Judge Bradley has outlined her thought processes in papers presented at conferences around the country in recent years.

“Sentencing indigenous offenders is never easy,” she told a conference in Perth earlier this year.

“There are times when the offending behaviour clearly warrants the imposition of severe and significant penalties.

“There are also times when a judge who has knowledge of a community . . . and the full particulars of those involved may decide that an alternative penalty is appropriate.”

In sentencing the offenders over the Aurukun case, Judge Bradley ordered that the six teenage juveniles be placed on a 12-month probation order.

She sentenced three men aged 17, 18 and 26 to six months’ imprisonment, suspended for 12 months.
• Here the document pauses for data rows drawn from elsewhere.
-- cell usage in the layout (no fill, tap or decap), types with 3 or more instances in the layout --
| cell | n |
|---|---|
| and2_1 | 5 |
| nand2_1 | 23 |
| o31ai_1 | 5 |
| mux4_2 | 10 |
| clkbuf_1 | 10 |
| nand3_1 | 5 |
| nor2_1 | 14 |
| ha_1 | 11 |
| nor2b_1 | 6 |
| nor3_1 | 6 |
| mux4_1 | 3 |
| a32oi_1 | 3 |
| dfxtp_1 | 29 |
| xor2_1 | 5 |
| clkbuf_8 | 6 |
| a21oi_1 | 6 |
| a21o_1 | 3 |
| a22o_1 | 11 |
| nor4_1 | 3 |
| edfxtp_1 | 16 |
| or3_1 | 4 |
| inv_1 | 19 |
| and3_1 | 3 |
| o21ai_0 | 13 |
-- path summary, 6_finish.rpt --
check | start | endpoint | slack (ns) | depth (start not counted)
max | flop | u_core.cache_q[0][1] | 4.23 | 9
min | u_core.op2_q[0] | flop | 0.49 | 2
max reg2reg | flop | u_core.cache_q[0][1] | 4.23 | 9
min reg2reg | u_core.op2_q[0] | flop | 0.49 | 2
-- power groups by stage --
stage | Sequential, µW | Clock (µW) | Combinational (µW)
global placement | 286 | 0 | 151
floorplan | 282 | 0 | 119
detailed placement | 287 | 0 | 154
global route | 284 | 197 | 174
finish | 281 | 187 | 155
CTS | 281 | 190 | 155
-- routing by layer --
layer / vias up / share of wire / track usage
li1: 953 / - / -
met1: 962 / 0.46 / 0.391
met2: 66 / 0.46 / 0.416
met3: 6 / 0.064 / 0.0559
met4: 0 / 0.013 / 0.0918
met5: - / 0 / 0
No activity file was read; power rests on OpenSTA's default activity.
<file path="src/rtl/serial_adder_if.sv">
// Start/busy/done handshake and operand/result bus for the serial adder.
interface serial_adder_if #(
    parameter int unsigned WIDTH = 8
);
    logic             start;
    logic [WIDTH-1:0] a;
    logic [WIDTH-1:0] b;
    logic             cin;
    logic             sub;
    logic             busy;
    logic             done;
    logic [WIDTH-1:0] sum;
    logic             cout;
    logic             overflow;

    modport master (
        output start, a, b, cin, sub,
        input  busy, done, sum, cout, overflow
    );

    modport slave (
        input  start, a, b, cin, sub,
        output busy, done, sum, cout, overflow
    );
endinterface

</file>
<file path="src/rtl/serial_adder.sv">
// Multi-cycle adder/subtractor: one BITS_PER_CYCLE-wide adder slice iterated
// STEPS times over WIDTH-bit operands, with a start/busy/done handshake.
module serial_adder #(
    parameter int unsigned WIDTH          = 8,
    parameter int unsigned BITS_PER_CYCLE = 1
) (
    input  logic           clk,
    input  logic           rst,
    serial_adder_if.slave  bus_io
);

    localparam int unsigned BPC     = BITS_PER_CYCLE;
    localparam int unsigned SLICE_W = BPC + 1;
    localparam int unsigned STEPS   = WIDTH / BPC;
    localparam int unsigned CNT_W   = (STEPS > 1) ? $clog2(STEPS) : 1;
    localparam logic [CNT_W-1:0] LAST_STEP = CNT_W'(STEPS - 1);

    typedef enum logic [1:0] {
        IDLE = 2'd0,
        RUN  = 2'd1,
        DONE = 2'd2
    } state_t;

    state_t           state_q;
    logic [WIDTH-1:0] a_q;
    logic [WIDTH-1:0] b_q;
    logic [WIDTH-1:0] res_q;
    logic             carry_q;
    logic [CNT_W-1:0] cnt_q;
    logic             busy_q;
    logic             done_q;
    logic [WIDTH-1:0] sum_q;
    logic             cout_q;
    logic             ovf_q;

    logic [SLICE_W-1:0] slice_d;
    logic               msb_cin_d;
    logic [WIDTH-1:0]   a_d;
    logic [WIDTH-1:0]   b_d;
    logic [WIDTH-1:0]   res_d;

    // Adder slice; carry lands in the top bit, result bits enter res from the MSB side
    always_comb begin
        slice_d   = SLICE_W'(a_q[BPC-1:0]) + SLICE_W'(b_q[BPC-1:0]) + SLICE_W'(carry_q);
        msb_cin_d = a_q[BPC-1] ^ b_q[BPC-1] ^ slice_d[BPC-1];
        a_d       = a_q >> BPC;
        b_d       = b_q >> BPC;
        res_d     = (res_q >> BPC) | (WIDTH'(slice_d[BPC-1:0]) << (WIDTH - BPC));
    end

    always_ff @(posedge clk or posedge rst) begin
        if (rst) begin
            state_q <= IDLE;
            a_q     <= '0;
            b_q     <= '0;
            res_q   <= '0;
            carry_q <= 1'b0;
            cnt_q   <= '0;
            busy_q  <= 1'b0;
            done_q  <= 1'b0;
            sum_q   <= '0;
            cout_q  <= 1'b0;
            ovf_q   <= 1'b0;
        end else begin
            done_q <= 1'b0;
            case (state_q)
                IDLE: begin
                    if (bus_io.start) begin
                        a_q     <= bus_io.a;
                        b_q     <= bus_io.sub ? ~bus_io.b : bus_io.b;
                        carry_q <= bus_io.sub ? 1'b1 : bus_io.cin;
                        cnt_q   <= '0;
                        busy_q  <= 1'b1;
                        state_q <= RUN;
                    end
                end
                RUN: begin
                    a_q     <= a_d;
                    b_q     <= b_d;
                    res_q   <= res_d;
                    carry_q <= slice_d[BPC];
                    cnt_q   <= cnt_q + CNT_W'(1);
                    if (cnt_q == LAST_STEP) begin
                        sum_q   <= res_d;
                        cout_q  <= slice_d[BPC];
                        ovf_q   <= msb_cin_d ^ slice_d[BPC];
                        busy_q  <= 1'b0;
                        done_q  <= 1'b1;
                        state_q <= DONE;
                    end
                end
                DONE: begin
                    state_q <= IDLE;
                end
                default: begin
                    state_q <= IDLE;
                end
            endcase
        end
    end

    assign bus_io.busy     = busy_q;
    assign bus_io.done     = done_q;
    assign bus_io.sum      = sum_q;
    assign bus_io.cout     = cout_q;
    assign bus_io.overflow = ovf_q;

endmodule
</file>
<file path="src/flat_wrapper.sv">
// flat-port wrapper written by rule: the top's interface ports become plain ports
module serial_adder_flat 
#(
    parameter int unsigned WIDTH          = 8,
    parameter int unsigned BITS_PER_CYCLE = 1
)
  (clk, rst, bus_io_start, bus_io_a, bus_io_b, bus_io_cin, bus_io_sub, bus_io_busy, bus_io_done, bus_io_sum, bus_io_cout, bus_io_overflow);
  serial_adder_if #(.WIDTH(WIDTH)) bus_io_i ();
  input  logic clk;
  input  logic rst;
  input wire logic [$bits(bus_io_i.start)-1:0] bus_io_start;
  input wire logic [$bits(bus_io_i.a)-1:0] bus_io_a;
  input wire logic [$bits(bus_io_i.b)-1:0] bus_io_b;
  input wire logic [$bits(bus_io_i.cin)-1:0] bus_io_cin;
  input wire logic [$bits(bus_io_i.sub)-1:0] bus_io_sub;
  output wire logic [$bits(bus_io_i.busy)-1:0] bus_io_busy;
  output wire logic [$bits(bus_io_i.done)-1:0] bus_io_done;
  output wire logic [$bits(bus_io_i.sum)-1:0] bus_io_sum;
  output wire logic [$bits(bus_io_i.cout)-1:0] bus_io_cout;
  output wire logic [$bits(bus_io_i.overflow)-1:0] bus_io_overflow;
  assign bus_io_i.start = bus_io_start;
  assign bus_io_i.a = bus_io_a;
  assign bus_io_i.b = bus_io_b;
  assign bus_io_i.cin = bus_io_cin;
  assign bus_io_i.sub = bus_io_sub;
  assign bus_io_busy = bus_io_i.busy;
  assign bus_io_done = bus_io_i.done;
  assign bus_io_sum = bus_io_i.sum;
  assign bus_io_cout = bus_io_i.cout;
  assign bus_io_overflow = bus_io_i.overflow;
  serial_adder #(.WIDTH(WIDTH), .BITS_PER_CYCLE(BITS_PER_CYCLE)) u_core (.clk(clk), .rst(rst), .bus_io(bus_io_i));
endmodule
</file>
<file path="config.mk">
export PLATFORM = sky130hd
export DESIGN_NAME = serial_adder_flat
export DESIGN_NICKNAME = d
export VERILOG_FILES = /design/src/rtl/serial_adder_if.sv /design/src/rtl/serial_adder.sv /design/src/flat_wrapper.sv
export SDC_FILE = /design/constraint.sdc
export NUM_CORES = 1
export LEC_CHECK = 0
export ABC_CLOCK_PERIOD_IN_PS = 1800
export BUFFER_PORTS_ARGS = -buffer_cell sky130_fd_sc_hd__buf_2
export CAP_MARGIN = 20
export CORE_ASPECT_RATIO = 0.8
export CORE_MARGIN = 5
export CORE_UTILIZATION = 28
export DETAILED_ROUTE_END_ITERATION = 16
export SETUP_SLACK_MARGIN = 0.02
export SLEW_MARGIN = 20
export SYNTH_ARGS = -nofsm -noshare
export SYNTH_HDL_FRONTEND = slang
export SYNTH_SLANG_ARGS = --single-unit
</file>
<file path="constraint.sdc">
create_clock -name clk -period 1.8 [get_ports clk]
set_input_delay 0.09 -clock clk [delete_from_list [all_inputs] [get_ports clk]]
set_output_delay 0.09 -clock clk [all_outputs]
set_load 0.005 [all_outputs]
</file>
Word level (Yosys, flattened, before mapping)
Cells that the tools add are included.
{ "word_totals": {"wordCells": 47, "reg_bits": 42} }
{ "op_classes": {"bitwise_logic": 5, "add_sub_neg": 3, "muxes": 18, "eq_ne": 4, "n_reduce_logical": 6} }
{ "op_table": {"columns": ["cell", "n"], "rows": [
  ["8-bit one-hot mux with 2 select lines", 2],
  ["8-bit 2-to-1 mux", 3],
  ["8-bit NOT", 1],
  ["7-bit by 8-bit OR with 8-bit output", 1],
  ["1-bit 2-to-1 mux", 6],
  ["3-bit one-hot mux with 2 select lines", 1],
  ["2-bit AND reduction", 3],
  ["2-bit 2-to-1 mux", 2],
  ["1-bit one-hot mux with 2 select lines", 2],
  ["2-bit one-hot mux with 2 select lines", 1],
  ["3-bit by 1-bit adder with 3-bit output (second input constant)", 1],
  ["3-bit equality test (second input constant)", 1],
  ["3-bit 2-to-1 mux", 1],
  ["3-bit AND reduction", 1],
  ["1-bit bitwise XOR", 3],
  ["1-bit by 1-bit adder with 2-bit output", 1],
  ["2-bit by 1-bit adder with 2-bit output", 1],
  ["2-bit by 1-bit equality test with 1-bit output (second input constant)", 1],
  ["2-bit zero test", 1],
  ["2-bit by 1-bit inequality test with 1-bit output (second input constant)", 1],
  ["2-bit inequality test (second input constant)", 1],
  ["2-bit nonzero test", 1]
]} }

Depth between registers and ports, before layout
{ "depth": {"ltp_word": 4, "ltp_mapped": 6, "mapped_depth_nobuf": 5} }

Worst setup path before layout
OpenSTA, ideal clock, no wires.
{ "synth_timing": {"path_type": "register -> register", "start": "reg u_core.cnt_q[0]", "end": "reg u_core.sum_q[1], in the netlist u_core.bus_io.sum[1]", "stages_incl_launch_ff": 6, "t_arrival_ns": 1.308, "setup_ns": 0.125, "setup_slack_ns": 0.367, "path_cell_list": "dfrtp_1 > ha_1 > ha_1 > nand3b_4 > buf_6 > mux2_4"} }
{ "synth_via": {"elab_chain_len": 2} }
{ "synth_lines": {"columns": ["element", "line_no", "text"], "rows": [
  ["start: declaration", "serial_adder.sv:29", "logic [CNT_W-1:0] cnt_q;"],
  ["start signal: assignment", "serial_adder.sv:82", "cnt_q <= cnt_q + CNT_W'(1);"],
  ["3-bit equality test", "serial_adder.sv:83", "if (cnt_q == LAST_STEP) begin"],
  ["2-bit AND reduction (no source line)", null, null],
  ["end signal: assignment", "serial_adder.sv:84", "sum_q <= res_d;"],
  ["end: declaration", "serial_adder.sv:32", "logic [WIDTH-1:0] sum_q;"]
]} }
No other way between the ends.
A chain may end at the register's enable or synchronous reset.

Final worst setup path
{ "layout_timing": {"start": "reg u_core.state_q[0]", "end": "reg u_core.a_q[7]"} }
{ "layout_via": {"elab_chain_len": 3} }
{ "layout_lines": {"columns": ["element", "line_no", "text"], "rows": [
  ["start: declaration", "serial_adder.sv:24", "state_t state_q;"],
  ["start signal: assignment", "serial_adder.sv:53", "state_q <= IDLE;"],
  ["start signal: assignment", "serial_adder.sv:74", "state_q <= RUN;"],
  ["start signal: assignment", "serial_adder.sv:89", "state_q <= DONE;"],
  ["2-bit by 1-bit equality test with 1-bit output / 2-bit zero test (equally long branches)", "serial_adder.sv:66", "case (state_q)"],
  ["2-bit nonzero test (no source line) / 2-bit inequality test (equally long branches)", null, null],
  ["2-bit AND reduction (no source line)", null, null],
  ["end signal: assignment", "serial_adder.sv:69", "a_q <= bus_io.a;"],
  ["end: declaration", "serial_adder.sv:25", "logic [WIDTH-1:0] a_q;"]
]} }
Several ways; a longest one is shown, not always the timed one.

==> results.tsv <==
metric	value	unit
leakagePower	1.082	nW
arrival	1780	ps
cp_max_fo	12	
top_level_ports	33	
root_buffer	clkbuf_8	
worst_slew_pin_slew	798.9	ps
io_buffers	32	
setup_violations	0	
critPathBufInv	0	
core-area	6409	um2
dieArea	8370	um2
final_cell_count_no_fill	275	
first_pass_iters	4	
place_hpwl	2570	um
via_count	1219	
finalNetCount	214	
cts_tree	yes	
busiest_layer	met1	
fill_cells	659	
fmax	0.6499	GHz
slowest_stage	nor2b_1	
fp.dieH	82.84	um
ys_seq_area_share	55.26	%
placementRows	26	
ys_types	25	
grt_pass1_vias	1222	
synth_seq_cells	41	
start_kind	flip-flop	
clk_latency	300	ps
power	3.586	mW
final_common_cell	dfrtp_1	
maxSlewHeadroom	46.63	%
die_x	101.0	um
cts_setup_buffers	0	
finalMaxSlewViolations	0	
cts_buffers	5	
grt.met1_usage	12.94	%
initial_core_util	28.97	%
drt_iter0_markers	38	
htree_levels	2	
rsz0062_at_grt	false	
antenna_found_initial	0	
detail_route.wl_per_cell	13.08	um
ir_drop	0.5100	mV
worst-setup-path-type	reg -> reg	
outcome	completed	
synthTopCellsByArea	dfrtp_1, mux2_2, o21ai_0	
cts.reportedPaths.clkPinSlew	80	ps
synth_largest_area_cell	dfrtp_1	
syn2layout_area_growth	20.22	%
ant_nets	0	
synth_xor_area_share	5.189	%
power_density	1606	nW/um2
tns	0	ps
use_met3	3.266	%
clock_skew	6.775	ps
synth-warning-count	0	
clock_sinks	41	
grt_max_degree	42	
antenna_cells	0	
grt_use_met2	12.71	%
cp.required	2040	ps
synth_top_area_share	55.26	%
grt.total_usage	9.283	%
synth_compound_area_share	13.54	%
syn_avg_cell_area	12.14	um2
dp.cells	266	
yosys.area_share.simple	7.412	%
cts_buffer_depth	2	
place_congestion	0.7073	
crit_path_max_incr_delay	650	ps
vias_per_cell	4.433	
finalCritPeriodShare	85.48	%
syn_nets	177	
min_path_type	in -> reg	
drc_errors	0	
final_core_util	34.83	%
synthAdderAreaFrac	2.426	%
cp_top_family	simple AND/OR/NAND/NOR gates	
final_layout_size_suffix_gt1_share	34.03	%
grt_pass1_wl	6161	um
synthCells	153	
layout_common_cells	dfrtp_1, buf_2, o21ai_0	
cap_violations	0	
synth.cell_area	1857	um2
wl	3598	um
min_period	1539	ps
path_cells	nor2b_1 -> and2_1 -> a22o_1	
final-hold-violation-count	0	
overflow	0	
endpoint_kind	flip-flop	
muxShareOfSynthArea	11.52	%
synth_top_family_by_area	compound AO/OA/AOI/OAI gates
File: src/rtl/pipe_hazard_ctrl_if.sv
// Hazard-unit bus: pipeline observations in, pipeline controls and perf counters out.
interface pipe_hazard_ctrl_if #(
  parameter int CNT_W = 16
);
  logic [4:0]       ID_rs1;
  logic [4:0]       ID_rs2;
  logic [4:0]       EX_rd;
  logic             EX_mem_read;
  logic             EX_branch_taken;
  logic             dmem_busy;
  logic             clr_err;

  logic             PC_write;
  logic             pc_sel;
  logic             IF_ID_write;
  logic             IF_ID_flush;
  logic             ID_EX_bubble;
  logic             freeze;
  logic             timeout_err;
  logic [CNT_W-1:0] stall_cnt;
  logic [CNT_W-1:0] flush_cnt;
  logic [CNT_W-1:0] freeze_cnt;

  // Pipeline side: drives the hazard observations, consumes the controls.
  modport master (
    output ID_rs1, ID_rs2, EX_rd, EX_mem_read, EX_branch_taken, dmem_busy, clr_err,
    input  PC_write, pc_sel, IF_ID_write, IF_ID_flush, ID_EX_bubble, freeze,
           timeout_err, stall_cnt, flush_cnt, freeze_cnt
  );

  // Hazard unit side.
  modport slave (
    input  ID_rs1, ID_rs2, EX_rd, EX_mem_read, EX_branch_taken, dmem_busy, clr_err,
    output PC_write, pc_sel, IF_ID_write, IF_ID_flush, ID_EX_bubble, freeze,
           timeout_err, stall_cnt, flush_cnt, freeze_cnt
  );
endinterface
And in April 2002, Judge Bradley was found to have used a “fictional passage” from a High Court case when she dismissed a $250,000 compensation claim from a family who lost their home after a cyclone.

The Court of Appeal found she had also stopped key witnesses giving evidence and had missed “the point of the plaintiff’s case at trial”.

Griffith University Professor Boni Robertson yesterday said Judge Bradley should be made to stand down pending a full investigation.

“She (Judge Bradley) is being as negligent as you could imagine within a system,” she said.

“Somebody who has the judicial power to bring someone to justice, somebody who has the ability to say to perpetrators ‘This is not going to be tolerated’, somebody who has the ability to say to the country ‘This system will never allow this sort of act to be condoned’ has been negligent.”

Abused Child Trust chairman, pediatrician Dr David Wood, said the judge’s remarks showed a shocking lack of empathy for child victims of abuse.

“A 10-year-old child can’t agree to have sex with anyone,” Dr Wood said.

“Failing to impose a jail term on these men, one a repeat sex offender, is just appalling.”

Judge Bradley was one of a series of women judicial appointments by then Queensland attorney-general Matt Foley.

The group include a who’s who of the current bench—dubbed in legal circles as “Foley’s Angels”—and include former chief magistrate Di Fingleton, Chief Judge Patsy Wolf and Appeal Court president Margaret McMurdo.

Judge Bradley was sworn in as a solicitor in 1980, appointed a Rockhampton magistrate in 1993 and presided in Townsville and Palm Island from 1995 to 1999.

Judge Bradley was last year appointed president of the Australian Association of Women Judges and in 2000 became a member of the District Court Judges Aboriginal and Torres Strait Islander Committee.